Work item
Only those lines in the data below from the line containing "fill: 2090 / 10880" through the line containing "area share, %", both included, should be restated word for word.

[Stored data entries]
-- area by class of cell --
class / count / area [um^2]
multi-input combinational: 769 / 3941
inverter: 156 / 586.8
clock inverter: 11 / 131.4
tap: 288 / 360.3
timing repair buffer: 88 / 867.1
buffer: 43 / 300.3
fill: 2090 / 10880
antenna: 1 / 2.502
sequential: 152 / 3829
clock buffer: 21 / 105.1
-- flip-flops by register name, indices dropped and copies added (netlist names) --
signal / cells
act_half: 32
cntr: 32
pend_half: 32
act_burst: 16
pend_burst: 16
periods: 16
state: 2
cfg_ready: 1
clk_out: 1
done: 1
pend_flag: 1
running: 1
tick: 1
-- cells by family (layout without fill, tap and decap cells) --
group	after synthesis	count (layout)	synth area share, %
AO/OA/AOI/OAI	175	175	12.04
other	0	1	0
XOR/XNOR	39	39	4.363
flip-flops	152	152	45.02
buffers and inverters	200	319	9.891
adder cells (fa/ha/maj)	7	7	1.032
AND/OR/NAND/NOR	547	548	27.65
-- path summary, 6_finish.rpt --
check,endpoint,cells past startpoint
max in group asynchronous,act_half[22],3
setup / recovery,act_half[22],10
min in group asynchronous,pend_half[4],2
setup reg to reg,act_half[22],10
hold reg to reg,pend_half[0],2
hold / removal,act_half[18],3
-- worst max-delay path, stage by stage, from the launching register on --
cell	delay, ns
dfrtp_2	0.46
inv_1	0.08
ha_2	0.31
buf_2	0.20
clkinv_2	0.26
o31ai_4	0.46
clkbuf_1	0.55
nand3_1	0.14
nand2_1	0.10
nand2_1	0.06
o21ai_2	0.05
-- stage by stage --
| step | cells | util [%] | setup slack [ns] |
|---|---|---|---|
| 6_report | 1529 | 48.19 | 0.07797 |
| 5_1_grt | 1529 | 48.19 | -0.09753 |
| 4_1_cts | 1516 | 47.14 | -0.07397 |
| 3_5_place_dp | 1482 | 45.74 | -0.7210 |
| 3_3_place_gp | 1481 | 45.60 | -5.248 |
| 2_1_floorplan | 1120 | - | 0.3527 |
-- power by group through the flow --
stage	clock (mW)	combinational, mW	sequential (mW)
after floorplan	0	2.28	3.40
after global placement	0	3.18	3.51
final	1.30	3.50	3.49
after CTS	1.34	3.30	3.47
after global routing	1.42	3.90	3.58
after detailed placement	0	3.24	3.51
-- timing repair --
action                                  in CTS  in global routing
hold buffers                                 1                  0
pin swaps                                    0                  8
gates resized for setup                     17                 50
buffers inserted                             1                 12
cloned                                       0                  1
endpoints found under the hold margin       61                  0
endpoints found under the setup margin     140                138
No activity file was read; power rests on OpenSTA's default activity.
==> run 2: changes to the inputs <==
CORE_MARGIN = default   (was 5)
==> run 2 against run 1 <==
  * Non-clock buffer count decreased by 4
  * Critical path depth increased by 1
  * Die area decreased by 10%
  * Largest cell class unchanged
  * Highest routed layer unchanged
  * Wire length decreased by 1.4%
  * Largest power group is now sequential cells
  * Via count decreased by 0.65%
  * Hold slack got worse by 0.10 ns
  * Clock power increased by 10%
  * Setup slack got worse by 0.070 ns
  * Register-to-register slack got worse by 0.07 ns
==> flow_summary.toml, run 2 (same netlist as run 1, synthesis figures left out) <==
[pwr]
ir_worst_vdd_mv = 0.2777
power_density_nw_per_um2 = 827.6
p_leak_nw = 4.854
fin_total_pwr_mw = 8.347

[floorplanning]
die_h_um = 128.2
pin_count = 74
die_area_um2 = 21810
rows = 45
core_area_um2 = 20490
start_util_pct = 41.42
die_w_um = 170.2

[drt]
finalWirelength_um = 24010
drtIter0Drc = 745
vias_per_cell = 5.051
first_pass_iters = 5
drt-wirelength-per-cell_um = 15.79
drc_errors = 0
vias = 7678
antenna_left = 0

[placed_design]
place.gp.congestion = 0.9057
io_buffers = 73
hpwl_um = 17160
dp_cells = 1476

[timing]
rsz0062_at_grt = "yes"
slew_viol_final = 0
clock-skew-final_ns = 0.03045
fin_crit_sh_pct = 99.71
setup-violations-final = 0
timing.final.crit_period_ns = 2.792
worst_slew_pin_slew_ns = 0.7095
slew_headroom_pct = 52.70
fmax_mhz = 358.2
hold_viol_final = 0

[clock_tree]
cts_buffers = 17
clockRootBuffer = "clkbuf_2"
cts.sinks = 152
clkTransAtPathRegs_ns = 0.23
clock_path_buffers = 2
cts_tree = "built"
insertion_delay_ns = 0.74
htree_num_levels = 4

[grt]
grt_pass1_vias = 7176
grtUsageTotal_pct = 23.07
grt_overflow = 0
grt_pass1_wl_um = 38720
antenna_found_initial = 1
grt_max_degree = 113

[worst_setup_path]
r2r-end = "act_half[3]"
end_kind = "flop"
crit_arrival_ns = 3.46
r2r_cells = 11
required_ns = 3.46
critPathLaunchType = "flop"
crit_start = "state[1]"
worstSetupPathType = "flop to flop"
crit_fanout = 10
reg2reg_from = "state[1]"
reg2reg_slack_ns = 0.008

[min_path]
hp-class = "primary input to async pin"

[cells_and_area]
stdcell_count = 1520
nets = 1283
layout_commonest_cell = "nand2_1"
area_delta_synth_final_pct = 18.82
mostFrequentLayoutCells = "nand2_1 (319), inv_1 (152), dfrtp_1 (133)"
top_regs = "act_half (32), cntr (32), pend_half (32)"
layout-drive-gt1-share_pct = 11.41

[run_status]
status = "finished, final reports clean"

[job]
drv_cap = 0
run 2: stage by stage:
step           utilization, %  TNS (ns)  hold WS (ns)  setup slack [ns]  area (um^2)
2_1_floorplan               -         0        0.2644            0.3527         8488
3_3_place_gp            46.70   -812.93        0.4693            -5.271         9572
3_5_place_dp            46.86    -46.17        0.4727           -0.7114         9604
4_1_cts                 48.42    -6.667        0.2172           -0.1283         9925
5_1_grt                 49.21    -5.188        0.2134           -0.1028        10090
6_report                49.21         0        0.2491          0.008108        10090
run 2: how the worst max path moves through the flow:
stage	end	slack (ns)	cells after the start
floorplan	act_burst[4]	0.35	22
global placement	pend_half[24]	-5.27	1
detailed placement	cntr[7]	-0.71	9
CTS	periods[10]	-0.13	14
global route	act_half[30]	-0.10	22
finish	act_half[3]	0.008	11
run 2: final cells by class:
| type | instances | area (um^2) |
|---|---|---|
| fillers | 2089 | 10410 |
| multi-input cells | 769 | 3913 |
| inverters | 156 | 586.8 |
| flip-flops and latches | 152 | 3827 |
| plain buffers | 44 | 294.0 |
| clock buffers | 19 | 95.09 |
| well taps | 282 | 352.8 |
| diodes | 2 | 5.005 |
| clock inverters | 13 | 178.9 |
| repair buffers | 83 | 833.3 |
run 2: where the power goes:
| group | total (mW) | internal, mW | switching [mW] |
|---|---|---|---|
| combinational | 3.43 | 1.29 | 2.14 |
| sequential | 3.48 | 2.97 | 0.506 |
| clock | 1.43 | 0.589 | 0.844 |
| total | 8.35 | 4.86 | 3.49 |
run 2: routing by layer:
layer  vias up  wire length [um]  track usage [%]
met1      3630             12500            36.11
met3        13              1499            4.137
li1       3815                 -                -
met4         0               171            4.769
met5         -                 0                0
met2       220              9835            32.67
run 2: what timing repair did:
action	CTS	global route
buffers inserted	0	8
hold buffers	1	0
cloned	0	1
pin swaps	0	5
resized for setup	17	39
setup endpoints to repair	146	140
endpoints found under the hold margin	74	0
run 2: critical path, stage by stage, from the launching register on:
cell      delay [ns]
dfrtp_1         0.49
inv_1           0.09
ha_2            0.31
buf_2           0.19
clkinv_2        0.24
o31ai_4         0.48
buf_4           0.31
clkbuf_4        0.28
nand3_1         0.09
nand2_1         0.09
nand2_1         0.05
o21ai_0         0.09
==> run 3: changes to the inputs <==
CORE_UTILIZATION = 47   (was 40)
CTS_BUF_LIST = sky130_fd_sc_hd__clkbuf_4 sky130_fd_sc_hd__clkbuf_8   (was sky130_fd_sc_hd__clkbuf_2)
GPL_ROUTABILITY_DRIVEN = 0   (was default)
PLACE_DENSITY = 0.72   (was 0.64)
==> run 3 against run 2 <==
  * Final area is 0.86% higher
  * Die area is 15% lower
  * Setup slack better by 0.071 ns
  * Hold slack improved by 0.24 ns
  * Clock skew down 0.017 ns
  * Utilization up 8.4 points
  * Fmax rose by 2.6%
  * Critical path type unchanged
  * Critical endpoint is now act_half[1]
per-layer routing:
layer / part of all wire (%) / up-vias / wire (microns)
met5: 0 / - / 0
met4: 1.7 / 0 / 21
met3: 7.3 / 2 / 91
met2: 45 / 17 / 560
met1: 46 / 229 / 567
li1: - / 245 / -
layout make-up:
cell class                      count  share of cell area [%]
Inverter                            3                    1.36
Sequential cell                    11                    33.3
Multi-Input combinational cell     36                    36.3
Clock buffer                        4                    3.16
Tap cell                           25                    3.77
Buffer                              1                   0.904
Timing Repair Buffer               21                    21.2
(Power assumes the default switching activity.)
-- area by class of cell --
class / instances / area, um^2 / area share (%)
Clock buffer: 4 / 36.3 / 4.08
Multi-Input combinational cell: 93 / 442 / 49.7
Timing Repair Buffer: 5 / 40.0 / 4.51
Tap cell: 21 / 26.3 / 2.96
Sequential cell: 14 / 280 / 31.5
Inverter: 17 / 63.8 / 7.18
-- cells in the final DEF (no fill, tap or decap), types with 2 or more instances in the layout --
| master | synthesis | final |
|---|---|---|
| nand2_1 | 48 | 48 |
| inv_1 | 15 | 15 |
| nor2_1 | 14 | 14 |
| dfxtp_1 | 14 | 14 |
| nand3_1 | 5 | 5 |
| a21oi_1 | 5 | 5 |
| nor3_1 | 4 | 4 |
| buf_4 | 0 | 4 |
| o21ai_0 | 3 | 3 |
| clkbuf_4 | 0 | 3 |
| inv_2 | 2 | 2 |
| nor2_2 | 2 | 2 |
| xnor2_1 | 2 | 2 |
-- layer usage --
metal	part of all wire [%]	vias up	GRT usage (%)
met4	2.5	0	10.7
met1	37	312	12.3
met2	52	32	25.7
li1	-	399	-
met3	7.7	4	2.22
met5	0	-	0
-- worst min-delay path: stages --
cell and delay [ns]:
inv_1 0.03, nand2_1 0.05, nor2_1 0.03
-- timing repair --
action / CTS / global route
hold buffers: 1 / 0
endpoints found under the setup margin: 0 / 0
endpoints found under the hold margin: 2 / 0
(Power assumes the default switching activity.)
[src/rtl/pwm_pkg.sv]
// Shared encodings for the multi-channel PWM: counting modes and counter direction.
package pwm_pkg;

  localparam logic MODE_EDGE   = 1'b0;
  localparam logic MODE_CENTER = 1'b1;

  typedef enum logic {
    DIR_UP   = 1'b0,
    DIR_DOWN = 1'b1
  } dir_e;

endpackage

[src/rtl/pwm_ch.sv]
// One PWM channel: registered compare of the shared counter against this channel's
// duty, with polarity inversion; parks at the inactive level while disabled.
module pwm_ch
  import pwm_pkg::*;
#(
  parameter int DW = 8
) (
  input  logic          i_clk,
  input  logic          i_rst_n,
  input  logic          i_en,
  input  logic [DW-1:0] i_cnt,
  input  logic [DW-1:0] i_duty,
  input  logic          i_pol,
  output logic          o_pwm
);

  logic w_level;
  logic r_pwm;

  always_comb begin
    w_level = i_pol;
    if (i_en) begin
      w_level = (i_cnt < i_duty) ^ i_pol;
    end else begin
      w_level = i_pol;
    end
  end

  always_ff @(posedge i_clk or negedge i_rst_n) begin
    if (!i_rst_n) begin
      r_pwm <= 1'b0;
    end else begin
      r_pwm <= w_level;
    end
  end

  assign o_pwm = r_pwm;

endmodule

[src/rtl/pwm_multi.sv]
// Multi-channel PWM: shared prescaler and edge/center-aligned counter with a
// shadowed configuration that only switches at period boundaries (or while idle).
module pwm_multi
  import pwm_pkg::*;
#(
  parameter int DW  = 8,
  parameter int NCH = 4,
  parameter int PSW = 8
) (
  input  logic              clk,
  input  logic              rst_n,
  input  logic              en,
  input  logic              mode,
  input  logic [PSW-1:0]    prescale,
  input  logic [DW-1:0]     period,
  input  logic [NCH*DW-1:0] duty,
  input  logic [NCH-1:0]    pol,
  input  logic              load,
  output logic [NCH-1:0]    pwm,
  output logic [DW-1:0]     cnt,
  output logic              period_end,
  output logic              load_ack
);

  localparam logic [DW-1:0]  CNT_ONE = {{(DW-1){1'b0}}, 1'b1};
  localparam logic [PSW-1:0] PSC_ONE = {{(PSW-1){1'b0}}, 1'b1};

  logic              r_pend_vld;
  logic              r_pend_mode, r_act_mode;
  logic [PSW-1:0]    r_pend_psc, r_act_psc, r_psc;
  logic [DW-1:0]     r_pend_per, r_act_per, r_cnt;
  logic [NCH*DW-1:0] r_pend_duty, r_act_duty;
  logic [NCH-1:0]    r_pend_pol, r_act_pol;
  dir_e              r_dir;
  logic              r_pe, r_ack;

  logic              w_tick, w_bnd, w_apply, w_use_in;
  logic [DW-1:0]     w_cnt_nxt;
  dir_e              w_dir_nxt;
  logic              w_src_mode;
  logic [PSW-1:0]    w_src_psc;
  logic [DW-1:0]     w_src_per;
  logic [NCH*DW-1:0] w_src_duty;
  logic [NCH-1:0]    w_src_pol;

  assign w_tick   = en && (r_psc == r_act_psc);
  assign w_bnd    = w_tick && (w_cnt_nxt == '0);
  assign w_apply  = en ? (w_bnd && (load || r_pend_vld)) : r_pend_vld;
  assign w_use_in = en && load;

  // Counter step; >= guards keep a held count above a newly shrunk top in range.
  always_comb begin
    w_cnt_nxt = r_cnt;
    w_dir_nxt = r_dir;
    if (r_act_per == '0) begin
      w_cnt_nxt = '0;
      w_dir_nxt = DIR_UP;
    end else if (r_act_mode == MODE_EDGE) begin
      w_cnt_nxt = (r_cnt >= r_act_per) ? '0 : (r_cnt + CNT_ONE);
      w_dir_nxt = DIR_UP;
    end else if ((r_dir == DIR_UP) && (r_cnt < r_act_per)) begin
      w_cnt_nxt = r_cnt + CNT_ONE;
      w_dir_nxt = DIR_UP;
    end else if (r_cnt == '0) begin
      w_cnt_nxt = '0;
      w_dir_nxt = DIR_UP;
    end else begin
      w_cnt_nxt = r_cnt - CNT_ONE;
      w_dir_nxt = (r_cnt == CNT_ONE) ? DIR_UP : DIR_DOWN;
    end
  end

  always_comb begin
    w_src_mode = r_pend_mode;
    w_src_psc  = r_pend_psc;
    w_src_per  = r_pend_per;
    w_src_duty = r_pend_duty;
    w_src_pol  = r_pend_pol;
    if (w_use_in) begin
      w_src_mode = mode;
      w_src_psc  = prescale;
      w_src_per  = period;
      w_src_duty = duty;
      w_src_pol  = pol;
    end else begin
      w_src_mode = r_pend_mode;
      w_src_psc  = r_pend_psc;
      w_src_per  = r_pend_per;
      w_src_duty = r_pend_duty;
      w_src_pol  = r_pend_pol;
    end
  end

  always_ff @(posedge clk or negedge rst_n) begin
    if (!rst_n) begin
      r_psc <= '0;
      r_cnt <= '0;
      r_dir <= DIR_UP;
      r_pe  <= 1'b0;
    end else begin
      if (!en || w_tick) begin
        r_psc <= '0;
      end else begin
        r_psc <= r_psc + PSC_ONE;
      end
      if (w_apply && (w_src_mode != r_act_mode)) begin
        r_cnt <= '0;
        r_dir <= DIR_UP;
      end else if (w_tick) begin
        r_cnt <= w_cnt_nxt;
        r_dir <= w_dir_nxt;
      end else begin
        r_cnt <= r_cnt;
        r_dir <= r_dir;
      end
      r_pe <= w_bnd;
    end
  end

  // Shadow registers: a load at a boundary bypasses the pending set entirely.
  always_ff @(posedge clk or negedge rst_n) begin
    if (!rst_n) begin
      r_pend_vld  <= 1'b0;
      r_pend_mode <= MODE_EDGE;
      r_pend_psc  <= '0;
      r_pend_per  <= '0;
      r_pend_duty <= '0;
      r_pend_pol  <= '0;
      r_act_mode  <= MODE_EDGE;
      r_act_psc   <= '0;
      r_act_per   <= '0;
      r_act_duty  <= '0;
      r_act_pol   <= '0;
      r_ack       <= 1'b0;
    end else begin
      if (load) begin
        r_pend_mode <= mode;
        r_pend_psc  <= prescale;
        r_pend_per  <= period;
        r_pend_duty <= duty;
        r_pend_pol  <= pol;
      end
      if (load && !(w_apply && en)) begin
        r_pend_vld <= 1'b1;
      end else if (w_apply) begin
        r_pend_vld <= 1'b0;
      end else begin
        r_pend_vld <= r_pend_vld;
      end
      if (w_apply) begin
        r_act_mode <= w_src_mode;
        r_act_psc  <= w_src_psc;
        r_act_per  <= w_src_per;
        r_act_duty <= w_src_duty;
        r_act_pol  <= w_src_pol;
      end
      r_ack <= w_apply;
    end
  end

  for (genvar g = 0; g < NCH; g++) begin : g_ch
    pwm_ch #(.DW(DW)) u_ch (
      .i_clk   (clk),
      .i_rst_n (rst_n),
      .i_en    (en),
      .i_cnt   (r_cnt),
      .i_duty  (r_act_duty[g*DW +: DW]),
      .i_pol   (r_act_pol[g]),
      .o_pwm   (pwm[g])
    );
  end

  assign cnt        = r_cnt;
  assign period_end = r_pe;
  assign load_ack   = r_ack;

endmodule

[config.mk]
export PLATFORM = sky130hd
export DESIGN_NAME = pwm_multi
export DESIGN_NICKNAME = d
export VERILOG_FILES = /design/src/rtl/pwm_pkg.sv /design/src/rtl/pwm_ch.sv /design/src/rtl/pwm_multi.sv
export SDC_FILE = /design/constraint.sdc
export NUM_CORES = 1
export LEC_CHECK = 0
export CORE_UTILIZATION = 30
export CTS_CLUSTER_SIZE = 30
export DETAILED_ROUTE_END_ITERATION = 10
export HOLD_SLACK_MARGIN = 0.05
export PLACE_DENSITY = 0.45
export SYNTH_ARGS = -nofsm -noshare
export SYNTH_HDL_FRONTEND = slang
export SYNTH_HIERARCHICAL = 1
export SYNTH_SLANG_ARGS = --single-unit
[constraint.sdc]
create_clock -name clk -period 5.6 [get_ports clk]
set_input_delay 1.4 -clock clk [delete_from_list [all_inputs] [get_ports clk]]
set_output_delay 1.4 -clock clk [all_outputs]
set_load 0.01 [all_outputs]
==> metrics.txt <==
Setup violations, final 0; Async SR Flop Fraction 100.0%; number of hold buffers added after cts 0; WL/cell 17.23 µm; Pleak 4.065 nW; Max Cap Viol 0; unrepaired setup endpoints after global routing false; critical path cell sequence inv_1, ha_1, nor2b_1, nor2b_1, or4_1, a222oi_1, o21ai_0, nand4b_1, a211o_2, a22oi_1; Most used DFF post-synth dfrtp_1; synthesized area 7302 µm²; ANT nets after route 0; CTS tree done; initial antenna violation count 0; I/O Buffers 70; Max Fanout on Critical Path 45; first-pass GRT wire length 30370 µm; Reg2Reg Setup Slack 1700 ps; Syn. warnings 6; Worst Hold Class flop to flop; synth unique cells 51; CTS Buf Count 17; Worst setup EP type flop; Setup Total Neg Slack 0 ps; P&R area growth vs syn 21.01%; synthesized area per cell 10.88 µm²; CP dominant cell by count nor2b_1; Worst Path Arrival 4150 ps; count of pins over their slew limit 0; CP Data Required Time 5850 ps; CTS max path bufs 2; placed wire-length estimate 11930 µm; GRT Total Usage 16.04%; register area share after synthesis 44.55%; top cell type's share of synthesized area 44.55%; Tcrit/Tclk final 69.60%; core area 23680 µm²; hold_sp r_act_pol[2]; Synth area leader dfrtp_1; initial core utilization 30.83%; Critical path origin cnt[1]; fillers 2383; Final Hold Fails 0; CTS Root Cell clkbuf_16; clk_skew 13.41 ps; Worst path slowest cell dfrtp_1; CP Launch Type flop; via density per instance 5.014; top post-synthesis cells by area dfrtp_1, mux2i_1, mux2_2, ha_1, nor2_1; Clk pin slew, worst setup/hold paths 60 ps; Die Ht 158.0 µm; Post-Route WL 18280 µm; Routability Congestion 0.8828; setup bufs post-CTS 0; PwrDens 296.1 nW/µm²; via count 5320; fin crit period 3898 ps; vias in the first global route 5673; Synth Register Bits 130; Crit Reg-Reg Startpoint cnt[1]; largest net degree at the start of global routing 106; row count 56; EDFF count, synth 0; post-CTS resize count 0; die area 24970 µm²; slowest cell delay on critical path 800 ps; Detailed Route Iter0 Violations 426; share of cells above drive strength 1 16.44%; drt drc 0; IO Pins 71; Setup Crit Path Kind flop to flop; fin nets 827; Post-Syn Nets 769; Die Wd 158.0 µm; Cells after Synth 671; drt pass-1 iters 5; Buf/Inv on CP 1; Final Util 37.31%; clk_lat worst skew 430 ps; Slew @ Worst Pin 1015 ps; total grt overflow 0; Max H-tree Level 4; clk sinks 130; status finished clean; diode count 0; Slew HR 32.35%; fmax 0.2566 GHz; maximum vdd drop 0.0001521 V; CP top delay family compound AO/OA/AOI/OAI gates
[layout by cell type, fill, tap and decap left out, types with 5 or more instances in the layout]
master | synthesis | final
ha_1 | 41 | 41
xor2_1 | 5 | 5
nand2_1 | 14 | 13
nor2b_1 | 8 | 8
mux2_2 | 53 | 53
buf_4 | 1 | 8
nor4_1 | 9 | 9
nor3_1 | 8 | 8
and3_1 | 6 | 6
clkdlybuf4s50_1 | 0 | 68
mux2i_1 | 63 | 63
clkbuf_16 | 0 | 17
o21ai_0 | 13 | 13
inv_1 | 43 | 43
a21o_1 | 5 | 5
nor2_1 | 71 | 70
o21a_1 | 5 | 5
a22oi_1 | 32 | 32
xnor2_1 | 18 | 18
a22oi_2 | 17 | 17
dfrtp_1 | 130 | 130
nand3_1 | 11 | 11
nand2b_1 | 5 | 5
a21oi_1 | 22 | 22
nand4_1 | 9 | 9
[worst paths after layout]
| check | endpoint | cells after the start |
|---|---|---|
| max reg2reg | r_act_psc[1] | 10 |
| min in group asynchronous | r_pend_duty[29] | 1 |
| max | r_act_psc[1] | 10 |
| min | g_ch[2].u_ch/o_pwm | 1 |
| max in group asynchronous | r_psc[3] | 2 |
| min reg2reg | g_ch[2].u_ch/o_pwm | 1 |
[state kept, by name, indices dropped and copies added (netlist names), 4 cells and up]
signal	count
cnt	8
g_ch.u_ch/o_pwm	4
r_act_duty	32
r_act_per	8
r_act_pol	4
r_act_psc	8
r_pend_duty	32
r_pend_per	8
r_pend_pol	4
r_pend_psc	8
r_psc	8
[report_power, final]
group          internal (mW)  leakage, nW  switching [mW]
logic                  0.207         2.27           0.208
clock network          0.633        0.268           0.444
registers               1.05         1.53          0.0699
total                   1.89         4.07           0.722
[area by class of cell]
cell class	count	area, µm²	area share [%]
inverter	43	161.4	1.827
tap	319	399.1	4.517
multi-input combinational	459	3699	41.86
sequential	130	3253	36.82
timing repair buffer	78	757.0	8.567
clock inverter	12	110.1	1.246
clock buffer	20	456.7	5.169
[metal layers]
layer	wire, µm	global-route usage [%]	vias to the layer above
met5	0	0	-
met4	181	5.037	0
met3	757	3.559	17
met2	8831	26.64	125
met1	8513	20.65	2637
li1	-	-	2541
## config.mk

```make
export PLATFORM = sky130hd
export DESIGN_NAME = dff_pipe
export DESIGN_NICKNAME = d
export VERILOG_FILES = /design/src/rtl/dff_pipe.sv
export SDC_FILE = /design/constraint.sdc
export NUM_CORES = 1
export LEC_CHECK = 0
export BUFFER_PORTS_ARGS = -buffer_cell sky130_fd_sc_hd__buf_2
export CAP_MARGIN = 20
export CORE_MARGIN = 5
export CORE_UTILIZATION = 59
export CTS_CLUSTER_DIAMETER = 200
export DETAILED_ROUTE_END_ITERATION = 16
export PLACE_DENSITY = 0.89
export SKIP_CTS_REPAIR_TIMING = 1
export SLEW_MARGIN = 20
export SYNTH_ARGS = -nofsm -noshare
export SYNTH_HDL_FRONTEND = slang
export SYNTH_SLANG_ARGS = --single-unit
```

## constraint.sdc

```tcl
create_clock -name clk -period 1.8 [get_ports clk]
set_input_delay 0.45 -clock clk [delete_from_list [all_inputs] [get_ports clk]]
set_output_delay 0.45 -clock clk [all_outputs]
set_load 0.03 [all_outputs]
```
--
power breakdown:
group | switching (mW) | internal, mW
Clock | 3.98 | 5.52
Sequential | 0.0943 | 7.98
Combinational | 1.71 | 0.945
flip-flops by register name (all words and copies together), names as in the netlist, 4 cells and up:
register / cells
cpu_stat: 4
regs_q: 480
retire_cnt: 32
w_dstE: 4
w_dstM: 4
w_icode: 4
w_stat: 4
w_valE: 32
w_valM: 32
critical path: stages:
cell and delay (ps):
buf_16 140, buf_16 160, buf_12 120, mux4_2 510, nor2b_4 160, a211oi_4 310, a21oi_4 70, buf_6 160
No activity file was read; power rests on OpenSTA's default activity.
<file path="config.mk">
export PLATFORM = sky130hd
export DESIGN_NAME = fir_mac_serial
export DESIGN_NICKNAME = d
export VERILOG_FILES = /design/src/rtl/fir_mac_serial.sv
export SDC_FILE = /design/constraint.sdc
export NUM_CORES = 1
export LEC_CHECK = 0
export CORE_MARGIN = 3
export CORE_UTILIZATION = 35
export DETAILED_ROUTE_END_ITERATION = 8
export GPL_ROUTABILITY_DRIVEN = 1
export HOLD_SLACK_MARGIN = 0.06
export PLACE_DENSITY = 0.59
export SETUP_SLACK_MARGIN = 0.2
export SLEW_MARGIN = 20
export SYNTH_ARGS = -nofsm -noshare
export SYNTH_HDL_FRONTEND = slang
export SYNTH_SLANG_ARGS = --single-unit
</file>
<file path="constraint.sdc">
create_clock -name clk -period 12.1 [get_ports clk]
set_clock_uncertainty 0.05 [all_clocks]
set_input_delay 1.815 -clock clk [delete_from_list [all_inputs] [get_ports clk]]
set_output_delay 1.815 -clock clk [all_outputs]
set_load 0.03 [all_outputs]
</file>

Your response
fill: 2090 / 10880
antenna: 1 / 2.502
sequential: 152 / 3829
clock buffer: 21 / 105.1
-- flip-flops by register name, indices dropped and copies added (netlist names) --
signal / cells
act_half: 32
cntr: 32
pend_half: 32
act_burst: 16
pend_burst: 16
periods: 16
state: 2
cfg_ready: 1
clk_out: 1
done: 1
pend_flag: 1
running: 1
tick: 1
-- cells by family (layout without fill, tap and decap cells) --
group	after synthesis	count (layout)	synth area share, %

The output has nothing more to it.